Del diario de Roberto Molinari, 2 de abril de 1977
Llegan los cátaros, los escucho acercarse, renovados, remendados, resarcidos de soberbia. Salen de las hogueras pretéritas, abrazando la cruz, diciéndose Bien y Redención. Nuevos enviados a limpiar los pecados del mundo. Amén. Gran escobillón moral. Aleluya. Por nuestra culpa, por nuestra inmensa culpa, enemigos internos de la patria y la familia; demonios malditos que todo lo ensuciamos. Entreveo detrás de la niebla de las horas la catecumenia que nos espera en estos autoproclamados tiempos modernos: el agua se sumará a la electricidad para arrancar el grito salvador que revele (nos revele – a toda la inmensa nación-) sus verdades, que deben traspasar los muros y luego los pellejos, como púas, dientes, odios.

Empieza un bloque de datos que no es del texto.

File: src/flat_wrapper.sv
// flat-port wrapper written by rule: the top's interface ports become plain ports
module idea_a_flat 
  (CLK, RST, bus_CE, bus_IN, bus_OUT, bus_OUT_LOGIC, bus_OUT_SWITCHING);
  idea_a_if bus_i ();
  input logic CLK;
  input logic RST;
  input wire logic [$bits(bus_i.CE)-1:0] bus_CE;
  input wire logic [$bits(bus_i.IN)-1:0] bus_IN;
  output wire logic [$bits(bus_i.OUT)-1:0] bus_OUT;
  output wire logic [$bits(bus_i.OUT_LOGIC)-1:0] bus_OUT_LOGIC;
  output wire logic [$bits(bus_i.OUT_SWITCHING)-1:0] bus_OUT_SWITCHING;
  assign bus_i.CE = bus_CE;
  assign bus_i.IN = bus_IN;
  assign bus_OUT = bus_i.OUT;
  assign bus_OUT_LOGIC = bus_i.OUT_LOGIC;
  assign bus_OUT_SWITCHING = bus_i.OUT_SWITCHING;
  idea_a u_core (.CLK(CLK), .RST(RST), .bus(bus_i));
endmodule
File: config.mk
export PLATFORM = sky130hd
export DESIGN_NAME = idea_a_flat
export DESIGN_NICKNAME = d
export VERILOG_FILES = /design/src/rtl/idea_a_if.sv /design/src/rtl/idea_a.sv /design/src/flat_wrapper.sv
export SDC_FILE = /design/constraint.sdc
export NUM_CORES = 1
export LEC_CHECK = 0
export ABC_CLOCK_PERIOD_IN_PS = 1600
export CAP_MARGIN = 10
export CORE_MARGIN = 5
export CORE_UTILIZATION = 43
export DETAILED_ROUTE_END_ITERATION = 12
export MAX_ROUTING_LAYER = met4
export PLACE_DENSITY = 0.82
export REMOVE_ABC_BUFFERS = 1
export SYNTH_ARGS = -nofsm -noshare
export SYNTH_HDL_FRONTEND = slang
export SYNTH_SLANG_ARGS = --single-unit
File: constraint.sdc
create_clock -name CLK -period 1.6 [get_ports CLK]
set_input_delay 0.16 -clock CLK [delete_from_list [all_inputs] [get_ports CLK]]
set_output_delay 0.16 -clock CLK [all_outputs]
set_load 0.05 [all_outputs]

No puedo menos que obedecer esta verdad chiquitita que tengo entre las manos, y que me condena. La misma verdad que leí en la carta de Rodolfo, que me llegó por intermedio de la diligente Mariana, la misma a la que solía ver junto al padre Baldassi en el conurbano (¿dónde estará el padre y el espíritu santo?). Decía, no puedo menos que obedecer esto que soy, aunque sepa que habrá sacrificio y que lo soy, ya no será.
No tengo duda de mis convicciones. Tan errados no podemos andar si soltaron a los perros y decretaron noche sin luna por tiempo indeterminado. Y a pesar de estas certezas tan mías, tengo miedo. Muchísimo miedo. ¿Cómo estar preparado, no ya para la muerte, sino para el sufrimiento que pueden alargar cuanto quieran?